→ Required action
Beginning at the top of the data below, write out every line exactly until you reach the line with "buf_4 | 59 |", and include that line.

→ Recorded data
=-=-=-=-=
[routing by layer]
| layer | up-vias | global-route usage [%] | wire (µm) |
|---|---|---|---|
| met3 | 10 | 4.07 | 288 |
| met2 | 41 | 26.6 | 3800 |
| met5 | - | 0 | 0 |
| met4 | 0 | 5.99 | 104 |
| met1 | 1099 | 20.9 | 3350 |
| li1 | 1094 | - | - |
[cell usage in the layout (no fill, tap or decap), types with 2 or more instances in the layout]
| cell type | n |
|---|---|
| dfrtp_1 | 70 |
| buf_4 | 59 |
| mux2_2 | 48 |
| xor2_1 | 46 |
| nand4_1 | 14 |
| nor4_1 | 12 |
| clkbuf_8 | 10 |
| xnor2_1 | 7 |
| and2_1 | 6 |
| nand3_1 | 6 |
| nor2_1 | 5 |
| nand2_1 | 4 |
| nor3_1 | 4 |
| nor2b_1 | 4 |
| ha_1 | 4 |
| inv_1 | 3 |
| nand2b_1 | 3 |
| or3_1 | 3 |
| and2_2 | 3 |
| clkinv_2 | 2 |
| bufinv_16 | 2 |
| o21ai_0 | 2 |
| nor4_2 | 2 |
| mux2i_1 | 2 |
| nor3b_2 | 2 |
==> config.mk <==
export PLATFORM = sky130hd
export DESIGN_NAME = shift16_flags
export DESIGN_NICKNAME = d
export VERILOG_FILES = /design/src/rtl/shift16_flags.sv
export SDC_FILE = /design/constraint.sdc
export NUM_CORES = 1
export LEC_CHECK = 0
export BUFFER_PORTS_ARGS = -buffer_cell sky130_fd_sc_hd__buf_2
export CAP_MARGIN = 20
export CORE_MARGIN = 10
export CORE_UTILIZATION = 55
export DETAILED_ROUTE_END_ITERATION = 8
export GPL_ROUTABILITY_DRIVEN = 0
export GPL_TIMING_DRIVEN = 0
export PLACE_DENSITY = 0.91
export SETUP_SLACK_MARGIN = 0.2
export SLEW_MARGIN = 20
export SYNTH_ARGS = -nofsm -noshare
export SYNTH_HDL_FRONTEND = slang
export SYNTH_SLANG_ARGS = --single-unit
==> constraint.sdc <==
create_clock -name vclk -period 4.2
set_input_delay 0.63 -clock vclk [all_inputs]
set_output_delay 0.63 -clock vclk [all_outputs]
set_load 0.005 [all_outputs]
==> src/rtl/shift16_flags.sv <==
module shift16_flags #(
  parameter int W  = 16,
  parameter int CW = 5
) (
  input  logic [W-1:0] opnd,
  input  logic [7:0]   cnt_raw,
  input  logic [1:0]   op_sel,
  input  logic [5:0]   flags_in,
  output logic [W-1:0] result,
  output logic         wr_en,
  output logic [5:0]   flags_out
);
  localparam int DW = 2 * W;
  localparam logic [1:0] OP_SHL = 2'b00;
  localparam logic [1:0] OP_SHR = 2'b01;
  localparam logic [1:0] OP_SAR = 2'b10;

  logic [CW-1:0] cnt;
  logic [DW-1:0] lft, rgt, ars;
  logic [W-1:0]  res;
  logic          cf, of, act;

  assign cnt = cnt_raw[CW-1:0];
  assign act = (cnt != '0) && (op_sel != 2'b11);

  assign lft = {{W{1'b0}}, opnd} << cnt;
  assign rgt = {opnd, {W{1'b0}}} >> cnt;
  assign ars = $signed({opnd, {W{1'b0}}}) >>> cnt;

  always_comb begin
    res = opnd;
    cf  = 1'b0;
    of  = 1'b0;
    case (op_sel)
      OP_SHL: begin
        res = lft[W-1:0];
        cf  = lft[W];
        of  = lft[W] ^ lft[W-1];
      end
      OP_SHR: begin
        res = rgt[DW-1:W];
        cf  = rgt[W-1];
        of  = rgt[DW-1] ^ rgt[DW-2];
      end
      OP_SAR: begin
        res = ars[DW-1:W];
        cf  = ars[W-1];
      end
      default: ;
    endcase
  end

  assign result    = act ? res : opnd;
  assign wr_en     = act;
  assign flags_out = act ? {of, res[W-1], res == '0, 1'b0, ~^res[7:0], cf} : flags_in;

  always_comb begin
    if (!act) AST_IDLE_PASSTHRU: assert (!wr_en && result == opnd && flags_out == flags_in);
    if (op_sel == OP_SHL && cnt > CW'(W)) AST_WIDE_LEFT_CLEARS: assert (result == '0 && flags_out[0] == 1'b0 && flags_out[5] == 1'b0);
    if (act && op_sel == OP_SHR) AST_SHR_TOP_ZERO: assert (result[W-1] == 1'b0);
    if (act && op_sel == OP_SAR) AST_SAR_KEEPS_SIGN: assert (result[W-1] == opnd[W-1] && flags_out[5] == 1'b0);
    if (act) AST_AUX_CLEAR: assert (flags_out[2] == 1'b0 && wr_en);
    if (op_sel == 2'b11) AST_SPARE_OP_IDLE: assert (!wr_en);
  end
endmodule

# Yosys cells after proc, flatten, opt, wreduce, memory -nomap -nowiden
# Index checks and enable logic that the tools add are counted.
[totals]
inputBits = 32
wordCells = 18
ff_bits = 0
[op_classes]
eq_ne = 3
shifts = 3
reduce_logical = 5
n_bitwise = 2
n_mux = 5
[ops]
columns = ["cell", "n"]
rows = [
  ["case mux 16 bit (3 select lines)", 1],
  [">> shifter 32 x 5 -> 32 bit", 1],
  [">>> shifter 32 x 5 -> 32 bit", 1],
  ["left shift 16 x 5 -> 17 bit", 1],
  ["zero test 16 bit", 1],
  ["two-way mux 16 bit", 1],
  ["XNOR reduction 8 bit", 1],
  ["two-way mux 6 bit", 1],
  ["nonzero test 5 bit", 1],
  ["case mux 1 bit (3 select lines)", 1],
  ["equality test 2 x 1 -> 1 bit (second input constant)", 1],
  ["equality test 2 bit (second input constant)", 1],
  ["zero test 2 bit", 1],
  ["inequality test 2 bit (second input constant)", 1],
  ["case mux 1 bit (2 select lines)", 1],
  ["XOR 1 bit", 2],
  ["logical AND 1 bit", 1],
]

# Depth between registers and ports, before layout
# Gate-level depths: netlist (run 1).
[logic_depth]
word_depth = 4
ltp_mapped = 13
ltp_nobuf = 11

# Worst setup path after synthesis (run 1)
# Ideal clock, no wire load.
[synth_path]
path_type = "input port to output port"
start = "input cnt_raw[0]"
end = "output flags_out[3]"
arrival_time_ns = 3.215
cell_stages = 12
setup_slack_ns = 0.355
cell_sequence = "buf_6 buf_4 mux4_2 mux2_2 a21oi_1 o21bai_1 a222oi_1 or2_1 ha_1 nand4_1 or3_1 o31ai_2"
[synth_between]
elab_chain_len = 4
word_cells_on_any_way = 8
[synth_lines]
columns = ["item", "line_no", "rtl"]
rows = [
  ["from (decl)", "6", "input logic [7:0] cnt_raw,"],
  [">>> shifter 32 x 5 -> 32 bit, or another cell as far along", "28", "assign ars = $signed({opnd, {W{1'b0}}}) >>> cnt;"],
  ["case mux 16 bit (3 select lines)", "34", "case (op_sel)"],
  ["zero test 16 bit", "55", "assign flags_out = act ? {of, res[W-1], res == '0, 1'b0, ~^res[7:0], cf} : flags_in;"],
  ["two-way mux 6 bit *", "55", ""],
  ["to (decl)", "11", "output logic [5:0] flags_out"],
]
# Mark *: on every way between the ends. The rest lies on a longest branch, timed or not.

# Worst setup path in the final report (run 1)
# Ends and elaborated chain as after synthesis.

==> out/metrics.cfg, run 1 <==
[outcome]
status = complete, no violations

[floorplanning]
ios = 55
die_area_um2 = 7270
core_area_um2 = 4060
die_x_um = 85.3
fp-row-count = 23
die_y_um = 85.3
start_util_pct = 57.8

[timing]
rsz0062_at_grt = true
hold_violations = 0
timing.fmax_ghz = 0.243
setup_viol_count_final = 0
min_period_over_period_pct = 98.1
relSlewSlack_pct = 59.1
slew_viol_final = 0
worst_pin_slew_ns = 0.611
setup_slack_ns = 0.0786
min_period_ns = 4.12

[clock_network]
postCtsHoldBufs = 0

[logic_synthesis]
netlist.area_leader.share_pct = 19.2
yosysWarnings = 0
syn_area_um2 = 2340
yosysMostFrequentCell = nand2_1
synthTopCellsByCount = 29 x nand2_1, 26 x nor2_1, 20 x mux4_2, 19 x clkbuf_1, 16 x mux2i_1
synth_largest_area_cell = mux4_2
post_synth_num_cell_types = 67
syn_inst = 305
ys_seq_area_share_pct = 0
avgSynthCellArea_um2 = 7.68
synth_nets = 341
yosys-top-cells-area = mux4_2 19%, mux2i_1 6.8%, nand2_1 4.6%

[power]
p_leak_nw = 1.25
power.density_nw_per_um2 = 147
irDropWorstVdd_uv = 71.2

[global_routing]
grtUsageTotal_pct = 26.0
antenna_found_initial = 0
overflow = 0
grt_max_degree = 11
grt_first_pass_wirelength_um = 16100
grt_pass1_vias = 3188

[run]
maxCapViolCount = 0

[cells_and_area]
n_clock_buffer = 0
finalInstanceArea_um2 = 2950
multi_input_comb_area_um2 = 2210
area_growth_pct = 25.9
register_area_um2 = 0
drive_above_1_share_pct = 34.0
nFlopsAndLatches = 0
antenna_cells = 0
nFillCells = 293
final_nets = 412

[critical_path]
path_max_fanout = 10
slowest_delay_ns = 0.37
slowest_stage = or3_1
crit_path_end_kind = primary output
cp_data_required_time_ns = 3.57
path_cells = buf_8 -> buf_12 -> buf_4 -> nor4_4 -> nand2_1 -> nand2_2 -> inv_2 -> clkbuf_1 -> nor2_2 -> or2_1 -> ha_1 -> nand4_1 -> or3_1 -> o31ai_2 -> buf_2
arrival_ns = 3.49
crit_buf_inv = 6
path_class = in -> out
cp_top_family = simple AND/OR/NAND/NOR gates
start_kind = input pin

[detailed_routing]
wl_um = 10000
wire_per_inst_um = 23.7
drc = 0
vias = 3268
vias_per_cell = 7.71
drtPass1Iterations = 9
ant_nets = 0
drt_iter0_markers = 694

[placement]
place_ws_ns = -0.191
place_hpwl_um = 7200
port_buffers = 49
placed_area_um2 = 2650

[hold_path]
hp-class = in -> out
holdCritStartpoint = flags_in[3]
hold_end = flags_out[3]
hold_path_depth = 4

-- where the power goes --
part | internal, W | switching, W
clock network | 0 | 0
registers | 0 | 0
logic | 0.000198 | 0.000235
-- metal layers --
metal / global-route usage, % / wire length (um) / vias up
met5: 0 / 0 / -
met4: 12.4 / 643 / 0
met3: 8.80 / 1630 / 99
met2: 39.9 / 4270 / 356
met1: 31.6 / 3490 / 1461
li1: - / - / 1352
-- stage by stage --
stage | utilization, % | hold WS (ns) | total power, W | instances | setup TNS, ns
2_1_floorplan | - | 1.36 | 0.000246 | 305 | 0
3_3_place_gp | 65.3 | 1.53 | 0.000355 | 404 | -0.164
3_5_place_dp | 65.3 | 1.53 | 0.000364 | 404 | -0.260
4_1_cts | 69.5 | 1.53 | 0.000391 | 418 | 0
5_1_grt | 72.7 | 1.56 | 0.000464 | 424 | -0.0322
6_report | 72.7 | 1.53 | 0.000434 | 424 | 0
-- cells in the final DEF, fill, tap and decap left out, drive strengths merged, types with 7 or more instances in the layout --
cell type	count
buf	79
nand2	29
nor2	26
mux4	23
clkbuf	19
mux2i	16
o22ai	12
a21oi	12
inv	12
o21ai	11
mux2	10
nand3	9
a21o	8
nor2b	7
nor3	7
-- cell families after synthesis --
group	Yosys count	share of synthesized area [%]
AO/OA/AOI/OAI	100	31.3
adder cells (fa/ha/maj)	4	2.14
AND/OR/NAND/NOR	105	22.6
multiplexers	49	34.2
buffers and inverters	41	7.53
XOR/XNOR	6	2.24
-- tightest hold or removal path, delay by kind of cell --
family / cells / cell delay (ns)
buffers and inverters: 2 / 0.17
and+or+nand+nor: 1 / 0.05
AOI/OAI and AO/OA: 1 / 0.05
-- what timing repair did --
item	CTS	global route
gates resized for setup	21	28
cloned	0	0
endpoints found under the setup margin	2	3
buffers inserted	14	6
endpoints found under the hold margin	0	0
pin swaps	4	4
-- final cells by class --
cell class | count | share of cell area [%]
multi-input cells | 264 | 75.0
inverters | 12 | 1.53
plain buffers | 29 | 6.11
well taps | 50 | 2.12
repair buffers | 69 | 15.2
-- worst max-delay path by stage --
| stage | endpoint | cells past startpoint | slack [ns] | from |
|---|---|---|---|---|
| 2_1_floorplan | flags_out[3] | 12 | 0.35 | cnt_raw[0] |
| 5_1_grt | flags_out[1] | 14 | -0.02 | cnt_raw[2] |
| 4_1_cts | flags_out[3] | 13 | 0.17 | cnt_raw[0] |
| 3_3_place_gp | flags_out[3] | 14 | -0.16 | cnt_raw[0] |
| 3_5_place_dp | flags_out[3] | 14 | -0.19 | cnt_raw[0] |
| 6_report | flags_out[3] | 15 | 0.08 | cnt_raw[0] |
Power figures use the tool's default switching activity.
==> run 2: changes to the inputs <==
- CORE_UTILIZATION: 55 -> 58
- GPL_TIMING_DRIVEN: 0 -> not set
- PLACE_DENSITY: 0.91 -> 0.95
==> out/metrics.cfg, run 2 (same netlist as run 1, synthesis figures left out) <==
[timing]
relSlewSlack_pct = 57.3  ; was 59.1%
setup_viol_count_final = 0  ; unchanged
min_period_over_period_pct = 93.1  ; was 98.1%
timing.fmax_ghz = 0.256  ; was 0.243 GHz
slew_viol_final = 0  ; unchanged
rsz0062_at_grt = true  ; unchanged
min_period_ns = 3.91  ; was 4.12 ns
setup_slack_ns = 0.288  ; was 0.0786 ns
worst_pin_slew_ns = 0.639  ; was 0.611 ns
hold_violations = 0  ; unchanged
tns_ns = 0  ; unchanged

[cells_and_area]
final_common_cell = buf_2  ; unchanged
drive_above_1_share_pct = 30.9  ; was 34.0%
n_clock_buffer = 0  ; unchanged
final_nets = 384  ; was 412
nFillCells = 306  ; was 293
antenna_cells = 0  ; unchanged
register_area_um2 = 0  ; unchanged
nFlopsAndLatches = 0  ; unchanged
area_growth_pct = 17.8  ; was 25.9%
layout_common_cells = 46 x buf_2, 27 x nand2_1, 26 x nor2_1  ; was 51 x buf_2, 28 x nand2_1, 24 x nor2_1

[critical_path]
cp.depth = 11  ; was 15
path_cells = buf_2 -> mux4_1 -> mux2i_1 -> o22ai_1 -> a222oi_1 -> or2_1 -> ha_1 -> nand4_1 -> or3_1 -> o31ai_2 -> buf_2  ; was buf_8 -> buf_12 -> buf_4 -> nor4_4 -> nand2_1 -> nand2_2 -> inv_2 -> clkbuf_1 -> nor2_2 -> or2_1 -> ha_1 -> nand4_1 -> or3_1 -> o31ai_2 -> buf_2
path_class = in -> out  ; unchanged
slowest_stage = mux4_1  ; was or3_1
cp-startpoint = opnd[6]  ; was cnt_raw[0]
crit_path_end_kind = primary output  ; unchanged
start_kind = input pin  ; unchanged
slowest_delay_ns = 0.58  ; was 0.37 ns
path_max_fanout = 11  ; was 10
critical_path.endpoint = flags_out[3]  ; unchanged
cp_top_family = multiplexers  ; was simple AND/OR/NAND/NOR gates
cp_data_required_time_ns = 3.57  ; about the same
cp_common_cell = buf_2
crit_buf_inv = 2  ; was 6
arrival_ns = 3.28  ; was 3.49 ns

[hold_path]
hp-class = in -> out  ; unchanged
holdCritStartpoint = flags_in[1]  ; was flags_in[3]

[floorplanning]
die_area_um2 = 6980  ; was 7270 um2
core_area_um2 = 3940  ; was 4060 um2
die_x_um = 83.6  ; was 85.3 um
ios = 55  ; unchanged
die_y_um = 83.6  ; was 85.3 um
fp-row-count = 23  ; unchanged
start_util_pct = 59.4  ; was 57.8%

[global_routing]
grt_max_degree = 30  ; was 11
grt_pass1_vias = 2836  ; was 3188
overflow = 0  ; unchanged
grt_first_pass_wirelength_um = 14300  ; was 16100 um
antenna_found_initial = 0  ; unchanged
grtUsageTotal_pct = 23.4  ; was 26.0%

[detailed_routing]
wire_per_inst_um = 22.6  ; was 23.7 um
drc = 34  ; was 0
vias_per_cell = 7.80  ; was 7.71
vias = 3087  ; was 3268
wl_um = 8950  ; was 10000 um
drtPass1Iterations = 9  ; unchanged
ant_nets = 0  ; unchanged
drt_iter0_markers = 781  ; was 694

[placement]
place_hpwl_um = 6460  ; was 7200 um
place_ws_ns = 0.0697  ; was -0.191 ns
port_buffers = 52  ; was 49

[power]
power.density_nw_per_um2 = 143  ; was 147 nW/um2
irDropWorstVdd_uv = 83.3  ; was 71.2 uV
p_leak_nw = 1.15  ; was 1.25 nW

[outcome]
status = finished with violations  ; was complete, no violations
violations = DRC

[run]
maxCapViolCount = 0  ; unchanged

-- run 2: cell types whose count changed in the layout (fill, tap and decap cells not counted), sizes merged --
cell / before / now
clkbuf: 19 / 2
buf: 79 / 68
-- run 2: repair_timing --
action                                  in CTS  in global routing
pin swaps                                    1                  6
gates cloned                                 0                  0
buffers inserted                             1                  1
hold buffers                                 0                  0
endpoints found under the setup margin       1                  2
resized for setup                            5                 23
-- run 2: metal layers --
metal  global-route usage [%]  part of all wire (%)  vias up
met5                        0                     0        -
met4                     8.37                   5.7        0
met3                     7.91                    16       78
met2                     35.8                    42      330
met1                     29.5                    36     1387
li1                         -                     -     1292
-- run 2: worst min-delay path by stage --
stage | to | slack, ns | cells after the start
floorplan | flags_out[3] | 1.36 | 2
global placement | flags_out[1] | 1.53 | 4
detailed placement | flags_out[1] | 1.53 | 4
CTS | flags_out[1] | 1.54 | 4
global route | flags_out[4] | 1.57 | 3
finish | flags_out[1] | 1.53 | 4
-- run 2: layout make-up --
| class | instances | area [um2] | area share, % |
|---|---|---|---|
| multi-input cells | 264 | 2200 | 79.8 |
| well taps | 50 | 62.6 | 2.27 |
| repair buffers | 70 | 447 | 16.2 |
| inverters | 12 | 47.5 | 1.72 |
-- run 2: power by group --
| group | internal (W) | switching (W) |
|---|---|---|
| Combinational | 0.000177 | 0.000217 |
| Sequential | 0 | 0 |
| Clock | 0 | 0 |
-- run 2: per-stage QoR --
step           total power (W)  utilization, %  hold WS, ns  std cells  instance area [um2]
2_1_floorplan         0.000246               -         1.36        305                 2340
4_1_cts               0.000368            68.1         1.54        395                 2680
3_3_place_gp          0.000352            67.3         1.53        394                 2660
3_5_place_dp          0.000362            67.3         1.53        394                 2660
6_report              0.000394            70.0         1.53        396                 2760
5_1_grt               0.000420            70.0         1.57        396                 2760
=-=-=-=-=
→ Response area
[routing by layer]
| layer | up-vias | global-route usage [%] | wire (µm) |
|---|---|---|---|
| met3 | 10 | 4.07 | 288 |
| met2 | 41 | 26.6 | 3800 |
| met5 | - | 0 | 0 |
| met4 | 0 | 5.99 | 104 |
| met1 | 1099 | 20.9 | 3350 |
| li1 | 1094 | - | - |
[cell usage in the layout (no fill, tap or decap), types with 2 or more instances in the layout]
| cell type | n |
|---|---|
| dfrtp_1 | 70 |
| buf_4 | 59 |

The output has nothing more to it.